The lines to find are those in the entries that hold the word "instances"; copy every one of them.

[Source data — start]

$ cat src/design/mfsd_defines.vh
// Constants for the measurement fetch, status and diagnostic block.
// Included by the block's design files; definitions only.
`ifndef MFSD_DEFINES_VH
`define MFSD_DEFINES_VH

// Clock period and the timing tick, both in ns
`define MFSD_CLK_NS 50
`define MFSD_TICK_NS 50000

// Capacitance period at update code 00, in 0.05 ms ticks (2.80/9.60/...)
`define MFSD_CAP_T8 13'h0038
`define MFSD_CAP_T10 13'h00C0
`define MFSD_CAP_T12 13'h02D8
`define MFSD_CAP_T14 13'h0B48
// Extra period added by update codes 01, 10, 11 (5, 25, 125 ms)
`define MFSD_RATE_T1 13'h0064
`define MFSD_RATE_T2 13'h01F4
`define MFSD_RATE_T3 13'h09C4
// Temperature conversion plus correction, in ticks (0.55/1.40/4.75/18.25)
`define MFSD_TMP_T8 13'h000B
`define MFSD_TMP_T10 13'h001C
`define MFSD_TMP_T12 13'h005F
`define MFSD_TMP_T14 13'h016D

// Capacitance conversions per temperature conversion, minus one
`define MFSD_CAP_PER_TMP 3'h5

// Fetch status codes
`define MFSD_ST_VALID 2'h0
`define MFSD_ST_STALE 2'h1
`define MFSD_ST_CMD 2'h2

// Saturated diagnostic result and field positions
`define MFSD_SAT 14'h3FFF
`define MFSD_STATUS_MSB 7
`define MFSD_STATUS_LSB 6

`endif

$ cat src/design/mfsd_measure.v
// Measurement sequencer, result register, status code and diagnostics.
// Assumes config and sample inputs come from logic on CLOCK; the two
// command strobes come from the serial front end and are resynchronised.
//
// Contract
// Capacitance interval follows resolution and rate table
// Temperature interval follows resolution and rate table
// One temperature per six captures, capture follows
// Early fetch repeats result with stale code
// Ready rises when a new result lands
// Sleep mode converts only on a request
// No density output in sleep; alarms need serial
// Wake runs temperature, capacitance, then correction
// Update results and alarms before powering down
// SPI needs a fetch before next request
// After fetch in sleep stay powered down
// Host waits full conversion before polling status
// Status code in top bits of high byte
// Codes: 00 fresh, 01 stale, 10 command
// Fetch before first result reads stale
// Any fault saturates both results to 3FFF
// Any fault rails both density outputs high
// Config fault checked at boot and wake, permanent
// Other faults reported with the next update
// Parity error at config load is permanent
// RAM parity, double-bit, overflow flag transient
// Fetched flag cleared on write, set on fetch
`timescale 1ns/1ps
`include "mfsd_defines.vh"
module mfsd_measure #(
  parameter TICK_CYCLES = `MFSD_TICK_NS / `MFSD_CLK_NS
) (
  input wire CLOCK,
  input wire SRST,
  input wire SLEEP_MODE,
  input wire SPI_SELECT,
  input wire DENSITY_SELECT,
  input wire COMMAND_MODE,
  input wire [1:0] RES_SEL,
  input wire [1:0] RATE_SEL,
  input wire CONVERSION_MULTIPLIER_EIGHT,
  input wire RESULT_FETCH_CMD,
  input wire CONVERT_REQUEST_CMD,
  input wire [13:0] CAP_SAMPLE,
  input wire [13:0] TEMP_SAMPLE,
  input wire CFG_PARITY_ERR,
  input wire RAM_PARITY_ERR,
  input wire DOUBLE_BIT_ERROR_FLAG,
  input wire MATH_OVERFLOW,
  output reg [13:0] CAP_RESULT,
  output reg [13:0] TEMP_RESULT,
  output reg [1:0] STATUS_CODE,
  output reg [7:0] FETCH_HIGH_BYTE,
  output reg READY,
  output reg CORE_POWERED,
  output reg ALARM_ENABLE,
  output reg ALARM_UPDATE,
  output wire CAP_DENSITY_OUT,
  output wire TEMP_DENSITY_OUT
);
  localparam [3:0] ST_DOWN = 4'b0001;
  localparam [3:0] ST_TEMP = 4'b0010;
  localparam [3:0] ST_CAP = 4'b0100;
  localparam [3:0] ST_WRITE = 4'b1000;

  // Capacitance period in ticks; also used for the sleep cycle at code 00
  function [12:0] cap_ticks;
    input [1:0] res;
    input [1:0] rate;
    reg [12:0] base;
    begin
      base = `MFSD_CAP_T8;
      if (res == 2'h1) base = `MFSD_CAP_T10;
      else if (res == 2'h2) base = `MFSD_CAP_T12;
      else if (res == 2'h3) base = `MFSD_CAP_T14;
      if (rate == 2'h1) cap_ticks = base + `MFSD_RATE_T1;
      else if (rate == 2'h2) cap_ticks = base + `MFSD_RATE_T2;
      else if (rate == 2'h3) cap_ticks = base + `MFSD_RATE_T3;
      else cap_ticks = base;
    end
  endfunction

  function [12:0] tmp_ticks;
    input [1:0] res;
    begin
      if (res == 2'h1) tmp_ticks = `MFSD_TMP_T10;
      else if (res == 2'h2) tmp_ticks = `MFSD_TMP_T12;
      else if (res == 2'h3) tmp_ticks = `MFSD_TMP_T14;
      else tmp_ticks = `MFSD_TMP_T8;
    end
  endfunction

  // Command strobes cross from the serial clock; edges found after sync
  reg fetch_s1_q, fetch_s2_q, fetch_s3_q;
  reg req_s1_q, req_s2_q, req_s3_q;
  wire fetch_evt;
  wire req_evt;

  always @(posedge CLOCK) begin
    if (SRST) begin
      fetch_s1_q <= 1'b0;
      fetch_s2_q <= 1'b0;
      fetch_s3_q <= 1'b0;
      req_s1_q <= 1'b0;
      req_s2_q <= 1'b0;
      req_s3_q <= 1'b0;
    end else begin
      fetch_s1_q <= RESULT_FETCH_CMD;
      fetch_s2_q <= fetch_s1_q;
      fetch_s3_q <= fetch_s2_q;
      req_s1_q <= CONVERT_REQUEST_CMD;
      req_s2_q <= req_s1_q;
      req_s3_q <= req_s2_q;
    end
  end

  assign fetch_evt = fetch_s2_q & ~fetch_s3_q;
  assign req_evt = req_s2_q & ~req_s3_q;

  // 0.05 ms tick from the system clock
  reg [15:0] div_q;
  wire tick;
  assign tick = (div_q == TICK_CYCLES[15:0] - 16'h0001);

  always @(posedge CLOCK) begin
    if (SRST || tick) div_q <= 16'h0000;
    else div_q <= div_q + 16'h0001;
  end

  reg [3:0] state_q;
  reg [12:0] left_q;
  reg [2:0] caps_q;
  reg did_temp_q;
  reg boot_q;
  reg cfg_err_q;
  reg tran_err_q;
  reg fault_q;
  reg fetched_q;
  wire phase_end;
  wire sleep_ok;
  wire new_fetched;

  assign phase_end = tick && (left_q == 13'h0001);
  // Only the multiplier-eight timing is built
  wire [1:0] run_rate;
  assign run_rate = SLEEP_MODE ? 2'h0 : RATE_SEL;
  // A new SPI request is ignored until the last result was fetched
  assign sleep_ok = !SPI_SELECT || fetched_q;

  always @(posedge CLOCK) begin
    if (SRST) begin
      state_q <= ST_DOWN;
      left_q <= 13'h0001;
      caps_q <= 3'h0;
      did_temp_q <= 1'b0;
      boot_q <= 1'b1;
      cfg_err_q <= 1'b0;
      tran_err_q <= 1'b0;
      CORE_POWERED <= 1'b0;
      ALARM_UPDATE <= 1'b0;
    end else begin
      ALARM_UPDATE <= 1'b0;
      boot_q <= 1'b0;
      // Config check at boot and each wake; never cleared once set
      if ((boot_q || (state_q == ST_DOWN && req_evt)) && CFG_PARITY_ERR)
        cfg_err_q <= 1'b1;
      if (state_q != ST_DOWN && state_q != ST_WRITE &&
          (RAM_PARITY_ERR || DOUBLE_BIT_ERROR_FLAG || MATH_OVERFLOW))
        tran_err_q <= 1'b1;
      case (state_q)
        ST_DOWN: begin
          if (boot_q && !SLEEP_MODE) begin
            state_q <= ST_TEMP;
            left_q <= tmp_ticks(RES_SEL);
            tran_err_q <= 1'b0;
            CORE_POWERED <= 1'b1;
          end else if (!SLEEP_MODE) begin
            state_q <= ST_TEMP;
            left_q <= tmp_ticks(RES_SEL);
            tran_err_q <= 1'b0;
            CORE_POWERED <= 1'b1;
          end else if (req_evt && sleep_ok) begin
            // Wake only on a request: temperature, then capacitance
            state_q <= ST_TEMP;
            left_q <= tmp_ticks(RES_SEL);
            tran_err_q <= 1'b0;
            CORE_POWERED <= 1'b1;
          end
        end
        ST_TEMP: begin
          if (phase_end) begin
            // Capacitance always follows a temperature conversion
            state_q <= ST_CAP;
            left_q <= cap_ticks(RES_SEL, run_rate);
            did_temp_q <= 1'b1;
          end
        end
        ST_CAP: begin
          if (phase_end) state_q <= ST_WRITE;
          else if (tick) left_q <= left_q - 13'h0001;
        end
        ST_WRITE: begin
          ALARM_UPDATE <= 1'b1;
          did_temp_q <= 1'b0;
          tran_err_q <= 1'b0;
          if (SLEEP_MODE) begin
            state_q <= ST_DOWN;
            CORE_POWERED <= 1'b0;
            caps_q <= 3'h0;
          end else if (caps_q == `MFSD_CAP_PER_TMP) begin
            state_q <= ST_TEMP;
            left_q <= tmp_ticks(RES_SEL);
            caps_q <= 3'h0;
          end else begin
            // Period counts from the previous result to the next
            state_q <= ST_CAP;
            left_q <= cap_ticks(RES_SEL, run_rate);
            caps_q <= caps_q + 3'h1;
          end
        end
        default: state_q <= ST_DOWN;
      endcase
      if (state_q == ST_TEMP && !phase_end && tick)
        left_q <= left_q - 13'h0001;
    end
  end

  // Write into the output register wins over a fetch in the same cycle
  wire writing;
  assign writing = (state_q == ST_WRITE);
  assign new_fetched = writing ? 1'b0 : (fetch_evt ? 1'b1 : fetched_q);
  // Latched or still present at the write; one term for results and rails
  wire cyc_fault;
  assign cyc_fault = cfg_err_q | tran_err_q | RAM_PARITY_ERR |
                     DOUBLE_BIT_ERROR_FLAG | MATH_OVERFLOW;
  // Last real temperature, so a clean cycle drops an old 3FFF
  reg [13:0] temp_keep_q;

  always @(posedge CLOCK) begin
    if (SRST) begin
      fetched_q <= 1'b1;
      fault_q <= 1'b0;
      CAP_RESULT <= 14'h0000;
      TEMP_RESULT <= 14'h0000;
      temp_keep_q <= 14'h0000;
      STATUS_CODE <= `MFSD_ST_STALE;
      FETCH_HIGH_BYTE <= {`MFSD_ST_STALE, 6'h00};
      READY <= 1'b0;
      ALARM_ENABLE <= 1'b0;
    end else begin
      fetched_q <= new_fetched;
      if (writing) begin
        // Faults of this cycle appear with this update
        fault_q <= cyc_fault;
        if (cyc_fault) begin
          CAP_RESULT <= `MFSD_SAT;
          TEMP_RESULT <= `MFSD_SAT;
        end else begin
          CAP_RESULT <= CAP_SAMPLE;
          if (did_temp_q) begin
            TEMP_RESULT <= TEMP_SAMPLE;
            temp_keep_q <= TEMP_SAMPLE;
          end else begin
            TEMP_RESULT <= temp_keep_q;
          end
        end
      end else if (cfg_err_q) begin
        // Permanent fault shows even before any new cycle
        fault_q <= 1'b1;
        CAP_RESULT <= `MFSD_SAT;
        TEMP_RESULT <= `MFSD_SAT;
      end
      READY <= !new_fetched;
      if (COMMAND_MODE) STATUS_CODE <= `MFSD_ST_CMD;
      else if (new_fetched) STATUS_CODE <= `MFSD_ST_STALE;
      else STATUS_CODE <= `MFSD_ST_VALID;
      FETCH_HIGH_BYTE[`MFSD_STATUS_MSB:`MFSD_STATUS_LSB] <=
        COMMAND_MODE ? `MFSD_ST_CMD :
        (new_fetched ? `MFSD_ST_STALE : `MFSD_ST_VALID);
      FETCH_HIGH_BYTE[5:0] <= writing ?
        (cyc_fault ? 6'h3F : CAP_SAMPLE[13:8]) :
        (cfg_err_q ? 6'h3F : CAP_RESULT[13:8]);
      // Alarms in sleep need a serial port to carry requests
      ALARM_ENABLE <= !SLEEP_MODE || !DENSITY_SELECT;
    end
  end

  // Density output is off in sleep; no request could ever reach it
  wire dens_en;
  assign dens_en = DENSITY_SELECT && !SLEEP_MODE;

  mfsd_density u_cap_dens (
    .clk(CLOCK),
    .srst(SRST),
    .enable(dens_en),
    .rail(fault_q),
    .value(CAP_RESULT),
    .dout(CAP_DENSITY_OUT)
  );

  mfsd_density u_temp_dens (
    .clk(CLOCK),
    .srst(SRST),
    .enable(dens_en),
    .rail(fault_q),
    .value(TEMP_RESULT),
    .dout(TEMP_DENSITY_OUT)
  );
endmodule // mfsd_measure

$ cat src/design/mfsd_density.v
// First-order density modulator for one result channel.
// Assumes a value that is stable between output register updates.
`timescale 1ns/1ps
module mfsd_density (
  input wire clk,
  input wire srst,
  input wire enable,
  input wire rail,
  input wire [13:0] value,
  output reg dout
);
  reg [13:0] acc_q;
  wire [14:0] sum;

  assign sum = {1'b0, acc_q} + {1'b0, value};

  always @(posedge clk) begin
    if (srst || !enable) begin
      acc_q <= 14'h0000;
      dout <= 1'b0;
    end else if (rail) begin
      acc_q <= 14'h0000;
      dout <= 1'b1;
    end else begin
      acc_q <= sum[13:0];
      dout <= sum[14];
    end
  end
endmodule // mfsd_density

$ cat config.mk
export PLATFORM = sky130hd
export DESIGN_NAME = mfsd_measure
export DESIGN_NICKNAME = d
export VERILOG_FILES = /design/src/design/mfsd_measure.v /design/src/design/mfsd_density.v
export VERILOG_INCLUDE_DIRS = /design/src /design/src/design
export SDC_FILE = /design/constraint.sdc
export NUM_CORES = 1
export LEC_CHECK = 0
export BUFFER_PORTS_ARGS = -buffer_cell sky130_fd_sc_hd__buf_2
export CORE_UTILIZATION = 54
export CTS_BUF_LIST = sky130_fd_sc_hd__clkbuf_8
export CTS_CLUSTER_SIZE = 14
export DETAILED_ROUTE_END_ITERATION = 10
export PLACE_DENSITY = 0.74
export SYNTH_ARGS = -nofsm -noshare
export SYNTH_HDL_FRONTEND = slang
export SYNTH_SLANG_ARGS = --single-unit
export TNS_END_PERCENT = 10
$ cat constraint.sdc
create_clock -name CLOCK -period 2.3 [get_ports CLOCK]
set_input_delay 0.23 -clock CLOCK [delete_from_list [all_inputs] [get_ports CLOCK]]
set_output_delay 0.23 -clock CLOCK [all_outputs]
set_load 0.03 [all_outputs]
==> metrics <==
worst reg2reg path depth 8; ys flop type dfxtp_1; multi-input logic area 0.00398 mm^2; I/O Pins 89; initial antenna violation count 0; mapped cell area between 0.006 and 0.007 mm^2; Starting Density 56.3%; worst setup path category flip-flop to flip-flop; PnR worst setup slack 0.0401 ns; Worst-Skew Late Latency ~0.45 ns; Post-Synth Adder-Cell Area 8.05%; multiplexer fraction of the synthesized cell area 3.08%; clk sinks 132; GRT Total Usage 26.6%; Critical Path AT 2.62 ns; maximum clock rate around 0.44 GHz; worst hold path cell count 3; final RePlAce weighted congestion 0.878; area share of and/or/nand/nor cells after synthesis roughly a fifth; synth top area cells dfxtp_1 (38%), ha_1 (7.5%), o21a_1 (4.0%), nor2_1 (4.0%), a21oi_1 (3.6%); clk_skew 0.0132 ns; Final Max Slew Viols 0; Via-to-Cell Ratio 5.82; Synth warnings 0; clock-pin slew on the worst setup and hold paths 0.07 ns; Post-synth EDFFs 0; R2R Path End left_q[5]; syn nets 853; most frequent cells in the layout dfxtp_1 (132), buf_2 (87), nor2_1 (73), buf_4 (49), a21oi_1 (48); # rows 40; VDD IR max about 450 uV; final WL roughly 17000 um; htree depth 4; post-synthesis compound-gate area fraction a little under a quarter; Hold Vio Cnt, Final 0; top cell type's share of synthesized area between 30 and 40%; Die Wd between 100 and 150 um; crit path launch type flip-flop; Psw 2.14 mW; global-route wire length before repair 27600 um; placed cell area 0.00775 mm^2; die area 0.0132 mm^2; PwrDens 789 mW/mm^2; initial DRC count 370; via count of the routed design 6210; RSZ-0062 raised after global routing yes; Worst Hold Endpoint cfg_err_q; grt ovf 0; Critical Path RT 2.66 ns; Die Ht 115 um; critical register-to-register path startpoint div_q[11]; clock network fraction of design power 32.4%; Worst R2R Setup Slack 0.04 ns; most common cell after layout, fill and taps aside dfxtp_1; Placeable Area 0.0122 mm^2; drt first pass iters 5; Seq/Total Area, Yosys 38.5%; Mapped Cells 765; CP endpoint kind flip-flop; internal power roughly 4.4 mW; post-route cell area ~0.0083 mm^2; largest net degree at the start of global routing 49; number of fillers in the final layout about 1000; Total Nets Final 974; LEAKAGE approximately 3.4 nW; Synth cell types 71; Setup violations, final 0; Root Driver clkbuf_8; period utilization between 90% and 100%; HPWL Detailed around 12000 um; Place WS -0.134 ns; post-synthesis xor/xnor area fraction 3.06%; antenna cells 0; run status completed; Area Overhead vs Synth 20.4%; Comb pwr share approximately 27%; clock period minus worst slack between 2 and 2.5 ns; number of max-cap violations 0; Rel. slew slack 57.2%; remaining antenna violation count 0; DR WL/cell 15.9 um; largest family of logic cells by synthesized area compound AO/OA/AOI/OAI gates; FF/Latch Area roughly 0.0026 mm^2; slew at the pin with the worst max-slew slack 0.634 ns; net switching fraction of the power 32.8%; Yosys reg bits 132; asr flop ratio synth 0%; Hold Path Class input pin to flip-flop; CP Max Fanout 7; CTS tree done; sequential power share 40.3%; CTS max path bufs 2; Synth area leader dfxtp_1; layout cell share with drive strength beyond 1 24.9%; Port Buffer Count 87; synthesized area per cell 8.98 um^2; CTS Buf Count 17; # DRC 0; Worst Hold Launch CFG_PARITY_ERR; vias in the first global route 6011
[stage by stage]
stage | util, % | hold slack (ns) | setup TNS (ns) | power [mW] | instances
2_1_floorplan | - | 0.258 | 0 | 3.81 | 765
3_3_place_gp | 63.5 | 0.429 | 0 | 4.34 | 1033
3_5_place_dp | 63.5 | 0.431 | -0.257 | 4.39 | 1033
4_1_cts | 67.4 | 0.00954 | 0 | 6.50 | 1067
5_1_grt | 67.7 | 0.0118 | -0.0702 | 6.84 | 1067
6_report | 67.7 | 0.0295 | 0 | 6.53 | 1067
[worst max-delay path: stages, from the launching register on]
cell       delay (ns)
dfxtp_1          0.35
or4b_1           0.54
nor4_2           0.27
buf_4            0.16
nand3_2          0.15
buf_4            0.22
a21oi_1          0.17
a2111oi_1        0.08
a211oi_1         0.24
[sequential cells by signal, indices dropped and copies added (netlist names), 4 cells and up]
name,cells
u_cap_dens.acc_q,14
temp_keep_q,14
FETCH_HIGH_BYTE,6
CAP_RESULT,14
div_q,16
left_q,13
u_temp_dens.acc_q,14
TEMP_RESULT,14
state_q,4
[kinds of logic after synthesis]
group / after synthesis
XOR/XNOR: 24
AO/OA/AOI/OAI: 222
flip-flops: 132
buffers and inverters: 74
multiplexers: 21
AND/OR/NAND/NOR: 249
adder cells (fa/ha/maj): 43
[what timing repair did]
item,in CTS,in global routing
setup buffers,0,0
hold endpoints to repair,2,0
hold buffers,2,0
setup endpoints to repair,6,22
pin swaps,0,2
resized for setup,5,17
[layer usage]
layer | up-vias | part of all wire, % | global-route usage (%)
met3 | 37 | 3.9 | 5.75
li1 | 3053 | - | -
met5 | - | 0 | 0
met1 | 2964 | 44 | 31.7
met4 | 0 | 2.4 | 11.3
met2 | 156 | 49 | 46.5
[power by group through the flow]
stage                     combinational (mW)  clock, mW  sequential, mW
final                                   1.78       2.11            2.63
after global routing                    1.94       2.25            2.65
after CTS                               1.73       2.15            2.62
after detailed placement                1.72          0            2.67
after global placement                  1.67          0            2.66
after floorplan                         1.06          0            2.75
[synth_stat cells, types with 3 or more instances]
master    number
a21o_1         6
ha_1          41
buf_4          5
nand3_1       16
o21a_1        37
o31ai_1        4
clkbuf_1      23
o21bai_1       4
a22oi_1        4
o221a_2       20
mux2i_1       20
a21oi_1       50
o21ai_0       32
nor4b_1        5
nor3_1        32
and3_1         9
o21ai_1        4
nor3b_1        8
o32ai_1        5
a211oi_1      18
buf_2          9
o32ai_2        3
xnor2_1       13
nand2b_1      11
nand2_1       32
or4b_1         3
a21boi_0       4
dfxtp_1      132
or4_1          6
inv_1         35
nand3b_1       4
xor2_1        11
or2_2          4
o22ai_1        3
nand4_1        8
nor2_1        73
nor2b_1       16
o311ai_0       3
o211ai_1       5
and2_1         7
[worst max path at each step]
stage | startpoint | to | slack (ns)
after global routing | state_q[1] | left_q[5] | -0.06
final | div_q[11] | left_q[5] | 0.04
after floorplan | CAP_RESULT[0] | u_cap_dens.acc_q[12] | 0.05
after detailed placement | CAP_RESULT[0] | u_cap_dens.acc_q[12] | -0.13
after CTS | div_q[11] | left_q[3] | 0.003
after global placement | CAP_RESULT[0] | u_cap_dens.dout | 0.008
[final cells by class]
class | instances | area share (%)
Clock buffer | 21 | 3.49
Clock inverter | 11 | 1.78
Inverter | 35 | 1.59
Multi-Input combinational cell | 559 | 48.1
Sequential cell | 132 | 31.9
Tap cell | 168 | 2.54
Timing Repair Buffer | 141 | 10.6
No activity file was read; power rests on OpenSTA's default activity.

[Source data — finish]

▶ _Finished task_:
stage | util, % | hold slack (ns) | setup TNS (ns) | power [mW] | instances
[synth_stat cells, types with 3 or more instances]
class | instances | area share (%)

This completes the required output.